The image diagnosis of idiopathic normal-pressure hydrocephalus (iNPH) is based on the ventriculomegaly, whose criterion is an Evans' Index (EI) >0.3. Recently, disproportionately enlarged subarachnoid space hydrocephalus (DESH) has been proposed as a morphological characteristic to iNPH. Several studies cast doubt on the reliability of these criteria in the diagnosis of iNPH. Furthermore, interobserver differences of these criteria have not yet been investigated. The objective of this study was to assess the diagnostic reliability and interobserver variability of EI and DESH.

Materials and Methods:

The preoperative magnetic resonance (MR) images of 84 definite iNPH patients were retrospectively evaluated by a neuroradiologist (NR) and physical therapist (PT). They independently assessed the EI and DESH. The MR images were evaluated preoperatively by a neurosurgeon (NS). The results were showed in mean (standard deviation).

Results:

The mean age was 78.4 (6.3) years (male:female = 49:35). The mean EI was 0.33 (0.04), 0.32 (0.04), and 0.31 (0.03) for NS, NR, and PT, respectively (P < 0.0001). The rate of accurate diagnosis of iNPH with EI >0.3 was 74%, 66%, and 61% for NS, NR, and PT, respectively, and there was a moderate level of agreement. By contrast, there was a substantial lower level of accuracy in assessment with DESH for all three evaluators as 50%, 44%, and 27% for NS, NR, and PT, respectively, again with a moderate level of agreement. However, the rates of patients fulfilling both EI >0.3 and DESH were remarkably lower than either of the two parameters individually at a mere 37%, 30%, and 16% for NS, NR, and PT, respectively, with a low level of agreement between the rates.

Conclusion:

This study suggests that DESH cannot be a diagnostic criterion for iNPH. If EI >0.3 and DESH were both necessary to diagnose iNPH, then more than 70% of patients would have been misdiagnosed and would have been deprived of the chance of treatment and its benefits. These results request a paradigm shift in the concepts of iNPH.

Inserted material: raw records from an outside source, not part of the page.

Context: an optimization exercise on an open-source flow, tuned for small area, a short achievable clock period and few clock cycles. The choices shown serve that exercise and are no tape-out recipe.
At most, simulation tests tie the RTL to the original design; equivalence was not proved.

==> amber: inputs <==
// LASER
module LASER (
input CLK,
input RST,
input [3:0] X,
input [3:0] Y,
output [3:0] C1X,
output [3:0] C1Y,
output [3:0] C2X,
output [3:0] C2Y,
output reg DONE);
localparam S_LOAD = 3'd0, S_SCAN = 3'd1, S_DRAIN = 3'd2, S_LABEL = 3'd3, S_DONE = 3'd4;
reg [2:0] state;
reg [5:0] ld_cnt;
reg [3:0] cy;
reg [3:0] rx [0:39];
reg [3:0] ry [0:39];
reg       rl [0:39];
reg        s2_valid;
reg [3:0]  s2_row;
reg [5:0]  cnt_r [0:15];
reg [5:0]  M, Mp1, Mp2;
reg [7:0]  B, Bp;
assign C1X = B[3:0];
assign C1Y = B[7:4];
assign C2X = Bp[3:0];
assign C2Y = Bp[7:4];
wire labeling = (state == S_LABEL);
wire [3:0] row = labeling ? B[7:4] : cy;
wire [15:0] mask [0:39];
wire [39:0] inside_b;
wire [15:0] bx_oh = 16'd1 << B[3:0];
genvar gi, gj;
generate
for (gi = 0; gi < 40; gi = gi + 1) begin : pt
	wire [3:0] px = rx[gi];
	wire [3:0] py = ry[gi];
	wire [4:0] e = {1'b0, py} - {1'b0, row};
	reg c0, c12, c3, c4;
	always @(*) begin
		c0 = 1'b0; c12 = 1'b0; c3 = 1'b0; c4 = 1'b0;
		case (e)
			5'd0: c0 = 1'b1;
			5'd1, 5'd2, 5'd31, 5'd30: c12 = 1'b1;
			5'd3, 5'd29: c3 = 1'b1;
			5'd4, 5'd28: c4 = 1'b1;
			default: ;
		endcase
	end
	wire [2:0] r = c0 ? 3'd4 : c12 ? 3'd3 : c3 ? 3'd2 : 3'd0;
	wire near = c0 | c12 | c3 | c4;
	wire [4:0] lo = {1'b0, px} - {2'b00, r};
	wire [4:0] hi = {1'b0, px} + {2'b00, r};
	wire [15:0] tl, th;
	therm_le u_tl (.u(lo[3:0]), .t(tl));
	therm_ge u_th (.u(hi[3:0]), .t(th));
  ...
==> module LASER, before the edit <==
module LASER (
input CLK,
input RST,
input [3:0] X,
input [3:0] Y,
output [3:0] C1X,
output [3:0] C1Y,
output [3:0] C2X,
output [3:0] C2Y,
output reg DONE);
localparam S_LOAD = 3'd0, S_SCAN = 3'd1, S_DRAIN = 3'd2, S_LABEL = 3'd3, S_DONE = 3'd4;
reg [2:0] state;
reg [5:0] ld_cnt;
reg [3:0] cy;
reg [3:0] rx [0:39];
reg [3:0] ry [0:39];
reg       rl [0:39];
reg        s2_valid;
reg [3:0]  s2_row;
reg [5:0]  cnt_r [0:15];
reg [5:0]  M, Mp1, Mp2;
reg [7:0]  B, Bp;
assign C1X = B[3:0];
assign C1Y = B[7:4];
assign C2X = Bp[3:0];
assign C2Y = Bp[7:4];
wire labeling = (state == S_LABEL);
wire [3:0] row = labeling ? B[7:4] : cy;
wire [15:0] mask [0:39];
wire [39:0] inside_b;
wire [15:0] bx_oh = 16'd1 << B[3:0];
genvar gi, gj;
generate
for (gi = 0; gi < 40; gi = gi + 1) begin : pt
	wire [3:0] px = rx[gi];
	wire [3:0] py = ry[gi];
	wire [4:0] e = {1'b0, py} - {1'b0, row};
	reg c0, c12, c3, c4;
	always @(*) begin
		c0 = 1'b0; c12 = 1'b0; c3 = 1'b0; c4 = 1'b0;
		case (e)
			5'd0: c0 = 1'b1;
			5'd1, 5'd2, 5'd31, 5'd30: c12 = 1'b1;
			5'd3, 5'd29: c3 = 1'b1;
			5'd4, 5'd28: c4 = 1'b1;
			default: ;
		endcase
	end
	wire [2:0] r = c0 ? 3'd4 : c12 ? 3'd3 : c3 ? 3'd2 : 3'd0;
	wire near = c0 | c12 | c3 | c4;
	wire [4:0] lo = {1'b0, px} - {2'b00, r};
	wire [4:0] hi = {1'b0, px} + {2'b00, r};
	wire [15:0] tl, th;
	therm_le u_tl (.u(lo[3:0]), .t(tl));
	therm_ge u_th (.u(hi[3:0]), .t(th));
	wire [15:0] m = (tl | {16{lo[4]}}) & (th | {16{hi[4]}}) & {16{near}};
	assign mask[gi] = m & {16{~rl[gi]}};
	assign inside_b[gi] = |(m & bx_oh);
end
endgenerate
wire [5:0] cnt [0:15];
generate
for (gj = 0; gj < 16; gj = gj + 1) begin : pcol
	wire [39:0] bits;
	for (gi = 0; gi < 40; gi = gi + 1) begin : b
		assign bits[gi] = mask[gi][gj];
	end
	pc40 u_pc (.a(bits), .s(cnt[gj]));
end
endgenerate
integer i, j;
wire [5:0] lv_c [0:30];
wire [3:0] lv_i [0:30];
generate
for (gj = 0; gj < 16; gj = gj + 1) begin : lv0
	assign lv_c[gj] = cnt_r[gj];
	assign lv_i[gj] = gj;
end
for (gj = 0; gj < 15; gj = gj + 1) begin : lvn
	wire right = lv_c[2*gj+1] >= lv_c[2*gj];
	assign lv_c[16+gj] = right ? lv_c[2*gj+1] : lv_c[2*gj];
	assign lv_i[16+gj] = right ? lv_i[2*gj+1] : lv_i[2*gj];
end
endgenerate
wire [5:0] rmax = lv_c[30];
wire [3:0] rcol = lv_i[30];
wire take = (rmax >= M);
wire finish = take ? (rmax == Mp2) : (M == Mp2);
always @(posedge CLK or posedge RST) begin
	if (RST) begin
		state <= S_LOAD;
		ld_cnt <= 6'd0;
		cy <= 4'd0;
		s2_valid <= 1'b0;
		s2_row <= 4'd0;
		DONE <= 1'b0;
		M <= 6'd0;
		Mp1 <= 6'd0;
		Mp2 <= 6'd0;
		B <= 8'd0;
		Bp <= 8'd0;
	end else begin
		DONE <= 1'b0;
		s2_valid <= (state == S_SCAN);
		s2_row <= cy;
		case (state)
			S_LOAD: begin
				ld_cnt <= ld_cnt + 6'd1;
				cy <= 4'd0;
				M <= 6'd0;
				Mp1 <= 6'd0;
				Mp2 <= 6'd0;
				if (ld_cnt == 6'd39) begin
					ld_cnt <= 6'd0;
					state <= S_SCAN;
				end
			end
			S_SCAN: begin
				cy <= cy + 4'd1;
				if (cy == 4'd15)
					state <= S_DRAIN;
			end
			S_DRAIN: begin
				if (finish) begin
					DONE <= 1'b1;
					state <= S_DONE;
				end else
					state <= S_LABEL;
			end
			S_LABEL: begin
				Mp2 <= Mp1;
				Mp1 <= M;
				M <= 6'd0;
				Bp <= B;
				state <= S_SCAN;
			end
			default: begin
				state <= S_LOAD;
			end
		endcase
		if (s2_valid && take) begin
			M <= rmax;
			B <= {s2_row, rcol};
		end
	end
end
always @(posedge CLK) begin
	for (j = 0; j < 16; j = j + 1)
		cnt_r[j] <= cnt[j];
	for (i = 1; i < 40; i = i + 1) begin
		rx[i] <= rx[i-1];
		ry[i] <= ry[i-1];
		rl[i] <= labeling ? inside_b[i-1] : rl[i-1];
	end
	if (state == S_LOAD) begin
		rx[0] <= X;
		ry[0] <= Y;
		rl[0] <= 1'b0;
	end else begin
		rx[0] <= rx[39];
		ry[0] <= ry[39];
		rl[0] <= labeling ? inside_b[39] : rl[39];
	end
end
endmodule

Changes in cerebral glucose metabolism caused by morphologic features of prodromal idiopathic normal pressure hydrocephalus

Background

Decreased cerebral glucose metabolism has been reported in idiopathic normal pressure hydrocephalus (iNPH). However, the timing of appearance in the preclinical stage of iNPH remains unknown. Herein, we evaluated the changes in regional cerebral glucose metabolism with respect to the characteristic morphologic features of iNPH.

Methods

We performed a cross-sectional study in > 2000 elderly patients who received a whole body 18F-fluorodeoxyglucose-positron emission tomography/computed tomography scanning and recruited subjects with clinical and preclinical iNPH. We included 12 subjects with iNPH, 32 subjects with asymptomatic ventriculomegaly with features of iNPH on magnetic resonance imaging (AVIM), and 33 subjects with preclinical morphologic features of DESH (PMD). We previously reported that iNPH develops in the order of PMD (asymptomatic subjects with incomplete DESH), AVIM (asymptomatic subjects with DESH), and iNPH (symptomatic subjects with DESH). We measured the median regional standardized uptake value ratio (SUVR) on 18F-fluorodeoxyglucose-positron emission tomography/computed tomography images between the three groups and compared them with background-matched normal controls in the frontal lobes, temporal lobes, medial parietal lobes, striata, and thalami.

Results

In the frontal and temporal lobes, the SUVR distributions of the PMD, AVIM, and PMD groups were significantly lower than for each NC (p < 0.05 for all). In the medial parietal lobes, the SUVR distributions were significantly higher in PMD and AVIM groups (p < 0.05 for all). In the thalami and striata, the SUVR distributions were significantly lower in the iNPH group (p < 0.05 for all).

Conclusions

Changes in brain glucose metabolism in the cortices are observed in preclinical iNPH, while metabolic decline in the basal ganglia is only detected in clinical iNPH.